Increased employee healthcare costs set to expand deficit

CITY HALL — Glendale’s employee healthcare costs will increase by roughly 9% this summer, officials said Monday — bad news for a city that is bracing for a multi-million dollar budget deficit.

That increase, effective June 1, will add to the roughly $21.5 million that Glendale paid to cover employee healthcare costs last fiscal year, according to a city report.

Finance Director Bob Elliot, who addressed the Audit Committee on Monday, said it was unclear how much of that 9% increase would be paid by the city, which negotiates employee contributions with each union.

Still, the steeper tab adds to an estimated General Fund budget deficit of up to $15 million for next fiscal year, he said.

“That’s a challenge we’re going to face,” Elliot said.

With three of the city's four employee unions set to negotiate new contracts this spring, some of the increased medical premiums likely will be covered by employees, he added.

“We will be negotiating with all the groups,” Elliot said. “Rates have gone up, but what the cost share is at this point remains to be negotiated.”

The Glendale Fire Fighters Assn. is the only employee group without an expiring contract this year and will pay 50% of the increased medical costs.

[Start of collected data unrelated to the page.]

===== src/sdr_pkg.sv =====
package sdr_pkg;

  // ==========================================================================
  // Descriptor kinds (values arbitrary, not taken from any part)
  localparam logic [7:0] SDR_KIND_SECURITY = 8'h30;
  localparam logic [7:0] SDR_KIND_CIPHER = 8'h31;
  localparam logic [7:0] SDR_KIND_KEY = 8'h32;

  // ==========================================================================
  // Cipher kind codes
  localparam logic [7:0] SDR_CODE_RSVD0 = 8'h00;
  localparam logic [7:0] SDR_CODE_CABLE_VIRTUAL_CIPHER = 8'h01;
  localparam logic [7:0] SDR_CODE_AES_COUNTER_MAC_CIPHER = 8'h02;
  localparam logic [7:0] SDR_CODE_RSVD3 = 8'h03;

  // ==========================================================================
  // Container header layout
  localparam logic [4:0] SDR_HDR_OFF_COUNT = 5'h00;
  localparam logic [4:0] SDR_HDR_OFF_KIND = 5'h01;
  localparam logic [4:0] SDR_HDR_OFF_TOTAL_LO = 5'h02;
  localparam logic [4:0] SDR_HDR_OFF_TOTAL_HI = 5'h03;
  localparam logic [4:0] SDR_HDR_OFF_ENTRIES = 5'h04;
  localparam logic [7:0] SDR_HDR_LEN = 8'h05;
  localparam logic [4:0] SDR_ENT0_BASE = 5'h05;
  localparam logic [4:0] SDR_ENT1_BASE = 5'h0a;

  // ==========================================================================
  // Cipher entry layout
  localparam logic [2:0] SDR_ENT_OFF_COUNT = 3'h0;
  localparam logic [2:0] SDR_ENT_OFF_KIND = 3'h1;
  localparam logic [2:0] SDR_ENT_OFF_CODE = 3'h2;
  localparam logic [2:0] SDR_ENT_OFF_PARAM = 3'h3;
  localparam logic [2:0] SDR_ENT_OFF_SLOT = 3'h4;
  localparam logic [7:0] SDR_ENT_LEN = 8'h05;

  // ==========================================================================
  // Key descriptor layout
  localparam logic [4:0] SDR_KEY_OFF_COUNT = 5'h00;
  localparam logic [4:0] SDR_KEY_OFF_KIND = 5'h01;
  localparam logic [4:0] SDR_KEY_OFF_IDENT = 5'h02;
  localparam logic [4:0] SDR_KEY_OFF_IDENT_END = 5'h04;
  localparam logic [4:0] SDR_KEY_OFF_PAD = 5'h05;
  localparam logic [4:0] SDR_KEY_OFF_DATA = 5'h06;
  localparam logic [7:0] SDR_KEY_BYTES = 8'h10;
  localparam logic [7:0] SDR_KEY_DESC_LEN = 8'h16;
  localparam logic [7:0] SDR_PAD_VALUE = 8'h00;
  localparam logic [7:0] SDR_NUM_SLOTS = 8'h04;

  // ==========================================================================
  // Request kinds and states
  localparam logic SDR_REQ_SECURITY = 1'b0;
  localparam logic SDR_REQ_KEY = 1'b1;

  typedef enum logic [1:0] {
    SDR_ST_IDLE = 2'b00,
    SDR_ST_SEC = 2'b01,
    SDR_ST_KEY = 2'b10
  } sdr_state_e;

endpackage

On Monday, city critic Herbert Molano urged the audit commissioners to take a closer look at the city’s budget woes, calling the tab for employee medical benefits “astronomical.”

“I think that the Audit Committee should be looking at these major numbers to provide some sort of clarity or warning, or some other way of highlighting the problem,” he said.

In addition to ballooning pension obligations and the $15 million projected budget gap, city officials will also have to wrestle with the absence of the annual transfer of millions in water revenues from Glendale Water & Power, which last stood at $4.2 million. The City Council halted the practice after city attorneys determined it could be ruled unconstitutional.

Past budget-cutting sessions have resulted in the slashing of more than 100 city positions, with dozens more kept vacant in an ongoing hiring freeze, which has kept about 80 jobs vacant, saving the city between $4 and $6 million, Elliot said. But the City Council still will have make some tough budget decisions this spring.

City executives on Monday began a series of meetings to address potential departmental cutbacks, with a focus on prioritizing city services.

“It’s going to be more of a review in that perspective, with a mind toward trying to focus on what the essential services are,” Elliot said.

The city could see additional financial distress if Gov. Jerry Brown succeeds with his plan to eliminate local redevelopment agencies, which in addition to generating tax revenue for major development projects, also cover a portion of some employee salaries.

“That’s another big issue that that gap does not incorporate,” Elliot said. “It ultimately depends on what the state does, and we don’t know where they’re at yet. That will have a lot of ripple effect.”